CPM-Ant is an open-source Chinese pre-trained language model (PLM) with 10B parameters. It is also the first milestone of the live training process of CPM-Live. The training process is cost-effective and environment-friendly. CPM-Ant also achieves promising results with delta tuning on the CUGE benchmark. Besides the full model, we also provide various compressed versions to meet the requirements of different hardware configurations. [See more](https://github.com/OpenBMB/CPM-Live/tree/cpm-ant/cpm-live)

Tips:

This model was contributed by [OpenBMB](https://huggingface.co/openbmb). The original code can be found [here](https://github.com/OpenBMB/CPM-Live/tree/cpm-ant/cpm-live).

⚙️ Training & Inference

* A tutorial on [CPM-Live](https://github.com/OpenBMB/CPM-Live/tree/cpm-ant/cpm-live).

### CpmAntConfig

#### class transformers.CpmAntConfig

[\<source>](https://github.com/huggingface/transformers/blob/v4.34.1/src/transformers/models/cpmant/configuration_cpmant.py#L29)

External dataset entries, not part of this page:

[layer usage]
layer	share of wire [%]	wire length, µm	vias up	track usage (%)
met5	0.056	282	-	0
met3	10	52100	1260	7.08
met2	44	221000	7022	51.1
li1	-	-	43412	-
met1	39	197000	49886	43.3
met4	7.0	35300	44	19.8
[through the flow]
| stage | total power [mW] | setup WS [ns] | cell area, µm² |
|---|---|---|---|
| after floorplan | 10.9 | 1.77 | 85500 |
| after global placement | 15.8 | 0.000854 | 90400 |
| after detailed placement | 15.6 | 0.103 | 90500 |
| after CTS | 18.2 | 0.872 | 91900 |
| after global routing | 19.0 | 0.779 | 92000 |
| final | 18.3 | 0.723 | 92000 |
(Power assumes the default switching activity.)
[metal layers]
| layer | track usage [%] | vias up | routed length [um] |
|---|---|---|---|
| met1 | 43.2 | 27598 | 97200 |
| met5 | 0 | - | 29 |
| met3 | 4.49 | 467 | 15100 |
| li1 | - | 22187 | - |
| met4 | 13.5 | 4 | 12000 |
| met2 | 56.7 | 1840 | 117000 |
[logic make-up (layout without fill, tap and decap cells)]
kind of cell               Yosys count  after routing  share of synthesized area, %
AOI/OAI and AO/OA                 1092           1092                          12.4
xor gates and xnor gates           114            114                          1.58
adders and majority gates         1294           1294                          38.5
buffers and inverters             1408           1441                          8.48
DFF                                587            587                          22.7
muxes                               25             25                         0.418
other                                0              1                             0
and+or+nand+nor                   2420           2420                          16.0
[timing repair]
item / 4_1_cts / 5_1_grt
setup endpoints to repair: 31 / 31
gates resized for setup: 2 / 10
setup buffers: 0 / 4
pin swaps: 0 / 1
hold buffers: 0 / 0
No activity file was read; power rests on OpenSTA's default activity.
## config.mk

```make
export PLATFORM = sky130hd
export DESIGN_NAME = pin_attempt_lockout_controller
export DESIGN_NICKNAME = d
export VERILOG_FILES = /design/src/hw/rtl/palc_pkg.sv /design/src/hw/rtl/pin_attempt_lockout_controller.sv
export SDC_FILE = /design/constraint.sdc
export NUM_CORES = 1
export LEC_CHECK = 0
export ABC_AREA = 1
export BUFFER_PORTS_ARGS = -buffer_cell sky130_fd_sc_hd__buf_2
export CORE_MARGIN = 5
export CORE_UTILIZATION = 53
export DETAILED_ROUTE_END_ITERATION = 10
export PLACE_DENSITY = 0.73
export REMOVE_ABC_BUFFERS = 1
export SETUP_SLACK_MARGIN = 0.5
export SYNTH_ARGS = -nofsm -noshare
export SYNTH_HDL_FRONTEND = slang
export SYNTH_SLANG_ARGS = --single-unit
export TNS_END_PERCENT = 100
```

## constraint.sdc

```tcl
create_clock -name clk -period 17.6 [get_ports clk]
set_input_delay 0 -clock clk [delete_from_list [all_inputs] [get_ports clk]]
set_output_delay 0 -clock clk [all_outputs]
set_load 0.01 [all_outputs]
```

## src/hw/rtl/palc_pkg.sv

```systemverilog
// Shared types and constants for the PIN attempt lockout controller.
package palc_pkg;

  // Field widths.
  localparam int unsigned KIND_W    = 3;
  localparam int unsigned TIME_W    = 32;
  localparam int unsigned OUTCOME_W = 2;
  localparam int unsigned STATUS_W  = 3;
  localparam int unsigned DUR_W     = 31;
  localparam int unsigned COUNT_W   = 4;
  localparam int unsigned CFG_IDX_W = 2;

  // Highest lockout level; each level doubles the lockout length.
  localparam int unsigned LEVEL_CAP = 16;
  localparam int unsigned LEVEL_W   = $clog2(LEVEL_CAP + 1);
  localparam int unsigned SHIFT_W   = (LEVEL_CAP > 1) ? $clog2(LEVEL_CAP) : 1;
  // Base duration shifted by up to LEVEL_CAP - 1 places, no bits lost.
  localparam int unsigned WIDE_W    = DUR_W + LEVEL_CAP - 1;

  // Event kinds.
  localparam logic [KIND_W-1:0] KIND_INIT     = 3'd0;
  localparam logic [KIND_W-1:0] KIND_UNLOCK   = 3'd1;
  localparam logic [KIND_W-1:0] KIND_ACTIVITY = 3'd2;
  localparam logic [KIND_W-1:0] KIND_CHECK    = 3'd3;
  localparam logic [KIND_W-1:0] KIND_LOCK     = 3'd4;

  // Verification outcomes.
  localparam logic [OUTCOME_W-1:0] OUTCOME_MATCH    = 2'd0;
  localparam logic [OUTCOME_W-1:0] OUTCOME_MISMATCH = 2'd1;

  // Configuration register indexes.
  localparam logic [CFG_IDX_W-1:0] CFG_ATTEMPT_LIMIT = 2'd0;
  localparam logic [CFG_IDX_W-1:0] CFG_LOCKOUT_BASE  = 2'd1;
  localparam logic [CFG_IDX_W-1:0] CFG_LOCKOUT_CAP   = 2'd2;
  localparam logic [CFG_IDX_W-1:0] CFG_IDLE_LIMIT    = 2'd3;

  // Configuration values after reset.
  localparam logic [COUNT_W-1:0] ATTEMPT_LIMIT_RST = 4'd5;
  localparam logic [DUR_W-1:0]   LOCKOUT_BASE_RST  = 31'd30000;
  localparam logic [DUR_W-1:0]   LOCKOUT_CAP_RST   = 31'd900000;
  localparam logic [DUR_W-1:0]   IDLE_LIMIT_RST    = 31'd120000;

  typedef enum logic [STATUS_W-1:0] {
    ST_OK       = 3'd0,
    ST_LOCKED   = 3'd1,
    ST_BAD_PIN  = 3'd2,
    ST_WRONG    = 3'd3,
    ST_FAILURE  = 3'd4,
    ST_ACK      = 3'd5
  } status_t;

  typedef struct packed {
    status_t              status;
    logic [DUR_W-1:0]     remaining_ms;
    logic [COUNT_W-1:0]   failed_count;
    logic                 session_open;
    logic                 new_session;
  } result_t;

endpackage

```

## src/hw/rtl/pin_attempt_lockout_controller.sv

```systemverilog
// Top level of the PIN attempt lockout controller: state update, lockout timing, result buffer.
//
//   channel   direction  handshake                   payload
//   event     in         event_valid / event_stall   kind, now_ms, format_ok, verify_outcome
//   result    out        result_valid / result_stall status, remaining_ms, failed_count,
//                                                    session_open, new_session
//   config    in         cfg_we                      cfg_index, cfg_data
//
// Every event beat is handled in the cycle it is accepted: the session, counter, level and
// lockout registers take their new values at that edge, and the result beat is registered.
// One event per cycle is sustained while the result side takes results without stalling.
// A two-entry result buffer (output register plus skid register) lets an event be accepted
// while one result is still waiting; event_stall rises only when both entries are full.
// Reset (synchronous, active high) empties the buffer, closes the session, clears the
// counter, level and lockout and loads the configuration defaults.
module pin_attempt_lockout_controller
  import palc_pkg::*;
(
  input  logic                 clk,
  input  logic                 rst,

  input  logic                 event_valid,
  output logic                 event_stall,
  input  logic [KIND_W-1:0]    kind,
  input  logic [TIME_W-1:0]    now_ms,
  input  logic                 format_ok,
  input  logic [OUTCOME_W-1:0] verify_outcome,

  output logic                 result_valid,
  input  logic                 result_stall,
  output logic [STATUS_W-1:0]  status,
  output logic [DUR_W-1:0]     remaining_ms,
  output logic [COUNT_W-1:0]   failed_count,
  output logic                 session_open,
  output logic                 new_session,

  input  logic                 cfg_we,
  input  logic [CFG_IDX_W-1:0] cfg_index,
  input  logic [DUR_W-1:0]     cfg_data
);

  // Configuration registers.
  logic [COUNT_W-1:0] attempt_limit;
  logic [DUR_W-1:0]   lockout_base;
  logic [DUR_W-1:0]   lockout_cap_ms;
  logic [DUR_W-1:0]   idle_limit_ms;

  // Controller state and the values it takes after the current event.
  logic               unlocked,         unlocked_next;
  logic [TIME_W-1:0]  activity_stamp,   activity_stamp_next;
  logic               activity_valid,   activity_valid_next;
  logic [COUNT_W-1:0] wrong_count,      wrong_count_next;
  logic [LEVEL_W-1:0] penalty_level,    penalty_level_next;
  logic [TIME_W-1:0]  lockout_deadline, lockout_deadline_next;
  logic               lockout_on,       lockout_on_next;

  // Result buffer.
  result_t out_buf;
  result_t skid_buf;
  logic    skid_valid;
  result_t result_next;

  logic accept;
  logic take;

  // Lockout timing.
  logic [TIME_W-1:0]  deadline_diff;
  logic               lock_active;
  logic [COUNT_W-1:0] wrong_inc;
  logic [LEVEL_W-1:0] level_up;
  logic [SHIFT_W-1:0] shift_amt;
  logic [WIDE_W-1:0]  base_wide;
  logic [WIDE_W-1:0]  base_shifted;
  logic [WIDE_W-1:0]  half_cap_wide;
  logic [DUR_W-1:0]   lock_len;
  logic [TIME_W-1:0]  idle_time;

  assign event_stall = skid_valid;
  assign accept      = event_valid & ~skid_valid;
  assign take        = result_valid & ~result_stall;

  // The deadline is still ahead when deadline - now is positive as a signed 32-bit value.
  assign deadline_diff = lockout_deadline - now_ms;
  assign lock_active   = lockout_on && (deadline_diff != '0) && !deadline_diff[TIME_W-1];

  assign wrong_inc = wrong_count + COUNT_W'(1);
  assign level_up  = (penalty_level < LEVEL_W'(LEVEL_CAP)) ?
                     penalty_level + LEVEL_W'(1) : penalty_level;
  // level_up is never zero, so the shift is level minus one.
  assign shift_amt = SHIFT_W'(level_up - LEVEL_W'(1));

  // Doubling stops at the cap as soon as the previous length reached half the cap
  // (rounded down). Since the length only grows, looking at the last doubling
  // is enough: if it stayed below half the cap, the final length is below the cap.
  assign base_wide     = WIDE_W'(lockout_base);
  assign base_shifted  = base_wide << shift_amt;
  assign half_cap_wide = WIDE_W'(lockout_cap_ms >> 1);

  always_comb begin
    if (shift_amt == '0) begin
      lock_len = (lockout_base > lockout_cap_ms) ? lockout_cap_ms : lockout_base;
    end else if ((base_shifted >> 1) >= half_cap_wide) begin
      lock_len = lockout_cap_ms;
    end else begin
      lock_len = base_shifted[DUR_W-1:0];
    end
  end

  assign idle_time = now_ms - activity_stamp;

  // Next state and result for the event on the input ports.
  always_comb begin
    unlocked_next         = unlocked;
    activity_stamp_next   = activity_stamp;
    activity_valid_next   = activity_valid;
    wrong_count_next      = wrong_count;
    penalty_level_next    = penalty_level;
    lockout_deadline_next = lockout_deadline;
    lockout_on_next       = lockout_on;

    result_next              = '0;
    result_next.status       = ST_ACK;

    case (kind)
      KIND_INIT: begin
        unlocked_next         = 1'b0;
        activity_stamp_next   = '0;
        activity_valid_next   = 1'b0;
        wrong_count_next      = '0;
        penalty_level_next    = '0;
        lockout_deadline_next = '0;
        lockout_on_next       = 1'b0;
      end
      KIND_UNLOCK: begin
        if (lock_active) begin
          result_next.status       = ST_LOCKED;
          result_next.remaining_ms = deadline_diff[DUR_W-1:0];
        end else begin
          // Any lockout left at this point has run out.
          lockout_on_next = 1'b0;
          if (!format_ok) begin
            result_next.status = ST_BAD_PIN;
          end else if (verify_outcome == OUTCOME_MATCH) begin
            unlocked_next           = 1'b1;
            activity_stamp_next     = now_ms;
            activity_valid_next     = 1'b1;
            wrong_count_next        = '0;
            penalty_level_next      = '0;
            lockout_deadline_next   = '0;
            result_next.status      = ST_OK;
            result_next.new_session = 1'b1;
          end else if (verify_outcome == OUTCOME_MISMATCH) begin
            if (wrong_inc >= attempt_limit) begin
              wrong_count_next         = '0;
              penalty_level_next       = level_up;
              lockout_deadline_next    = now_ms + TIME_W'(lock_len);
              lockout_on_next          = 1'b1;
              result_next.status       = ST_LOCKED;
              result_next.remaining_ms = lock_len;
            end else begin
              wrong_count_next         = wrong_inc;
              result_next.status       = ST_WRONG;
              result_next.failed_count = wrong_inc;
            end
          end else begin
            result_next.status = ST_FAILURE;
          end
        end
      end
      KIND_ACTIVITY: begin
        if (unlocked) begin
          activity_stamp_next = now_ms;
          activity_valid_next = 1'b1;
        end
      end
      KIND_CHECK: begin
        if (unlocked && activity_valid && (idle_time > TIME_W'(idle_limit_ms))) begin
          unlocked_next       = 1'b0;
          activity_stamp_next = '0;
          activity_valid_next = 1'b0;
        end
      end
      KIND_LOCK: begin
        unlocked_next       = 1'b0;
        activity_stamp_next = '0;
        activity_valid_next = 1'b0;
      end
      default: begin
        // Unused kinds are acknowledged and change nothing.
      end
    endcase

    result_next.session_open = unlocked_next;
  end

  // Configuration, controller state and result buffer control.
  always_ff @(posedge clk) begin
    if (rst) begin
      attempt_limit    <= ATTEMPT_LIMIT_RST;
      lockout_base     <= LOCKOUT_BASE_RST;
      lockout_cap_ms   <= LOCKOUT_CAP_RST;
      idle_limit_ms    <= IDLE_LIMIT_RST;
      unlocked         <= 1'b0;
      activity_stamp   <= '0;
      activity_valid   <= 1'b0;
      wrong_count      <= '0;
      penalty_level    <= '0;
      lockout_deadline <= '0;
      lockout_on       <= 1'b0;
      result_valid     <= 1'b0;
      skid_valid       <= 1'b0;
    end else begin
      if (cfg_we) begin
        case (cfg_index)
          CFG_ATTEMPT_LIMIT: attempt_limit  <= cfg_data[COUNT_W-1:0];
          CFG_LOCKOUT_BASE:  lockout_base   <= cfg_data;
          CFG_LOCKOUT_CAP:   lockout_cap_ms <= cfg_data;
          CFG_IDLE_LIMIT:    idle_limit_ms  <= cfg_data;
          default: begin
          end
        endcase
      end

      if (accept) begin
        unlocked         <= unlocked_next;
        activity_stamp   <= activity_stamp_next;
        activity_valid   <= activity_valid_next;
        wrong_count      <= wrong_count_next;
        penalty_level    <= penalty_level_next;
        lockout_deadline <= lockout_deadline_next;
        lockout_on       <= lockout_on_next;
      end

      // A new beat lands in the output register when that register is free by the
      // edge, otherwise in the skid register (accept implies the skid is empty).
      // Without a new beat, a taken result is refilled from the skid register if
      // it holds one.
      if (accept) begin
        if (result_valid && !take) begin
          skid_valid <= 1'b1;
        end else begin
          result_valid <= 1'b1;
        end
      end else if (take) begin
        if (skid_valid) begin
          skid_valid <= 1'b0;
        end else begin
          result_valid <= 1'b0;
        end
      end
    end
  end

  // Result payload; no reset needed.
  always_ff @(posedge clk) begin
    if (take && skid_valid) begin
      out_buf <= skid_buf;
    end else if (accept && (!result_valid || take)) begin
      out_buf <= result_next;
    end
    if (accept && result_valid && !take) begin
      skid_buf <= result_next;
    end
  end

  assign status       = out_buf.status;
  assign remaining_ms = out_buf.remaining_ms;
  assign failed_count = out_buf.failed_count;
  assign session_open = out_buf.session_open;
  assign new_session  = out_buf.new_session;

endmodule

```

==> After elaboration in Yosys (flattened, before gate mapping) <==
Cells that the tools add are included.
{ "totals": {"reg_bits": 255} }
{ "op_classes": {"addsub": 6, "n_lt_le_gt_ge": 5, "eq_ne": 18, "n_shift": 1, "muxes": 69, "bitwise": 4, "n_reduce_logical": 33} }
{ "ops": {"columns": ["cell", "n"], "rows": [
  ["32-bit 2-to-1 mux", 10],
  ["32-bit case mux with 4 select lines", 1],
  ["31-bit 2-to-1 mux", 4],
  ["35-bit 2-to-1 mux", 3],
  ["40-bit 2-to-1 mux", 2],
  ["32-bit case mux with 2 select lines", 1],
  ["32-bit subtractor", 2],
  ["31-bit by 4-bit << shifter with 46-bit output", 1],
  ["45-bit by 30-bit >= comparator with 1-bit output", 1],
  ["38-bit 2-to-1 mux", 1],
  ["34-bit 2-to-1 mux", 1],
  ["32-bit by 31-bit adder with 32-bit output", 1],
  ["32-bit by 31-bit > comparator with 1-bit output", 1],
  ["32-bit nonzero test", 1],
  ["31-bit > comparator", 1],
  ["5-bit 2-to-1 mux", 6],
  ["1-bit 2-to-1 mux", 25],
  ["4-bit 2-to-1 mux", 6],
  ["2-bit inequality test (second input constant)", 6],
  ["5-bit case mux with 2 select lines", 1],
  ["2-bit AND reduction", 5],
  ["1-bit logical AND", 9],
  ["3-bit 2-to-1 mux", 3],
  ["4-bit case mux with 2 select lines", 1],
  ["other kinds (30)", 43]
]} }

==> Logic depth before layout (Yosys ltp) <==
{ "depth": {"ltp_word": 15, "mapped_depth": 50} }

==> Worst setup path after synthesis <==
No wires, ideal clock.
{ "synth_path": {"path_kind": "register -> register", "startpoint": "register penalty_level[4]", "endpoint": "register lockout_deadline[22]", "setup_ps": 132, "arrival_ps": 5908, "slack_ps": 11560, "path_stages_with_launch": 47, "n_path_buf": 6, "period_less_slack_ps": 6040, "cell_sequence": "dfxtp_1 > nand2_1 > nand2_2 > buf_6 > buf_6 > buf_2 > inv_1 > ha_1 > clkbuf_1 > clkbuf_1 > nand2_1 > o21ai_0 > o21ai_0 > or2_1 > o21ai_0 > inv_1 > ha_1 > nand2_1 > [... 11 more ...] > fa_1 > nand2_1 > nor2_1 > nor2_1 > inv_1 > a21oi_1 > inv_1 > nand2_1 > nand2_1 > nand2_1 > nand2_1 > nand2_1 > o211ai_1 > a21oi_1 > xor2_1 > inv_1 > nand2_1 > a21oi_1"} }
{ "synth_between": {"elab_chain_len": 14, "word_cells_on_any_way": 15, "cone_classes": "add/sub: 2; order compare: 2; shift: 1; mux: 9; reduce/logical: 1"} }
{ "synth_rtl": {"columns": ["item", "line", "source"], "rows": [
  ["start, declared", "pin_attempt_lockout_controller.sv:53", "logic [LEVEL_W-1:0] penalty_level, penalty_level_next;"],
  ["start signal, assigned", "pin_attempt_lockout_controller.sv:229", "penalty_level <= penalty_level_next;"],
  ["5-bit < comparator *", "pin_attempt_lockout_controller.sv:87", "assign level_up = (penalty_level < LEVEL_W'(LEVEL_CAP)) ?"],
  ["5-bit 2-to-1 mux *", "pin_attempt_lockout_controller.sv:87", null],
  ["4-bit by 1-bit subtractor with 4-bit output *", "pin_attempt_lockout_controller.sv:90", "assign shift_amt = SHIFT_W'(level_up - LEVEL_W'(1));"],
  ["31-bit by 4-bit << shifter with 46-bit output", "pin_attempt_lockout_controller.sv:96", "assign base_shifted = base_wide << shift_amt;"],
  ["45-bit by 30-bit >= comparator with 1-bit output", "pin_attempt_lockout_controller.sv:102", "end else if ((base_shifted >> 1) >= half_cap_wide) begin"],
  ["31-bit 2-to-1 mux", "pin_attempt_lockout_controller.sv:102", null],
  ["31-bit 2-to-1 mux *", "pin_attempt_lockout_controller.sv:100", "if (shift_amt == '0) begin"],
  ["32-bit by 31-bit adder with 32-bit output *", "pin_attempt_lockout_controller.sv:156", "lockout_deadline_next = now_ms + TIME_W'(lock_len);"],
  ["32-bit 2-to-1 mux *", "pin_attempt_lockout_controller.sv:153", "if (wrong_inc >= attempt_limit) begin"],
  ["32-bit 2-to-1 mux *", "pin_attempt_lockout_controller.sv:152", "end else if (verify_outcome == OUTCOME_MISMATCH) begin"],
  ["32-bit 2-to-1 mux *", "pin_attempt_lockout_controller.sv:143", "end else if (verify_outcome == OUTCOME_MATCH) begin"],
  ["32-bit 2-to-1 mux *", "pin_attempt_lockout_controller.sv:141", "if (!format_ok) begin"],
  ["32-bit 2-to-1 mux *", "pin_attempt_lockout_controller.sv:135", "if (lock_active) begin"],
  ["32-bit case mux with 2 select lines *", "pin_attempt_lockout_controller.sv:124", "case (kind)"],
  ["end signal, assigned", "pin_attempt_lockout_controller.sv:230", "lockout_deadline <= lockout_deadline_next;"],
  ["end, declared", "pin_attempt_lockout_controller.sv:54", "logic [TIME_W-1:0] lockout_deadline, lockout_deadline_next;"]
]} }
Every way passes the cells marked *; elsewhere a longest branch is shown, timed or not. The select of a mux whose other input is x is not followed.
A chain may end at the register's enable or synchronous reset.

==> Worst setup path in the final report <==
{ "layout_path": {"startpoint": "register penalty_level[4]", "endpoint": "register lockout_deadline[28]"} }
Same word-level chain as after synthesis.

( vocab\_size: int = 30720hidden\_size: int = 4096num\_attention\_heads: int = 32dim\_head: int = 128dim\_ff: int = 10240num\_hidden\_layers: int = 48dropout\_p: int = 0.0position\_bias\_num\_buckets: int = 512position\_bias\_max\_distance: int = 2048eps: int = 1e-06init\_std: float = 1.0prompt\_types: int = 32prompt\_length: int = 32segment\_types: int = 32use\_cache: bool = True\*\*kwargs )

Parameters

* **vocab\_size** (`int`, *optional*, defaults to 30720) — Vocabulary size of the CPMAnt model. Defines the number of different tokens that can be represented by the `input` passed when calling [CpmAntModel](https://huggingface.co/docs/transformers/v4.34.1/en/model_doc/cpmant#transformers.CpmAntModel).
* **hidden\_size** (`int`, *optional*, defaults to 4096) — Dimension of the encoder layers.
* **num\_attention\_heads** (`int`, *optional*, defaults to 32) — Number of attention heads in the Transformer encoder.
* **dim\_head** (`int`, *optional*, defaults to 128) — Dimension of attention heads for each attention layer in the Transformer encoder.
* **dim\_ff** (`int`, *optional*, defaults to 10240) — Dimension of the “intermediate” (i.e., feed-forward) layer in the Transformer encoder.
* **num\_hidden\_layers** (`int`, *optional*, defaults to 48) — Number of layers of the Transformer encoder.
* **dropout\_p** (`float`, *optional*, defaults to 0.1) — The dropout probabilitiy for all fully connected layers in the embeddings, encoder.
* **position\_bias\_num\_buckets** (`int`, *optional*, defaults to 512) — The number of position\_bias buckets.
* **position\_bias\_max\_distance** (`int`, *optional*, defaults to 2048) — The maximum sequence length that this model might ever be used with. Typically set this to something large just in case (e.g., 512 or 1024 or 2048).
* **eps** (`float`, *optional*, defaults to 1e-6) — The epsilon used by the layer normalization layers.
* **prompt\_types** (`int`, *optional*, defaults to 32) — The type of prompt.
* **prompt\_length** (`int`, *optional*, defaults to 32) — The length of prompt.
* **segment\_types** (`int`, *optional*, defaults to 32) — The type of segment.
* **use\_cache** (`bool`, *optional*, defaults to `True`) — Whether to use cache.
* **init\_std** (`float`, *optional*, defaults to 1.0) — Initialize parameters with std = init\_std.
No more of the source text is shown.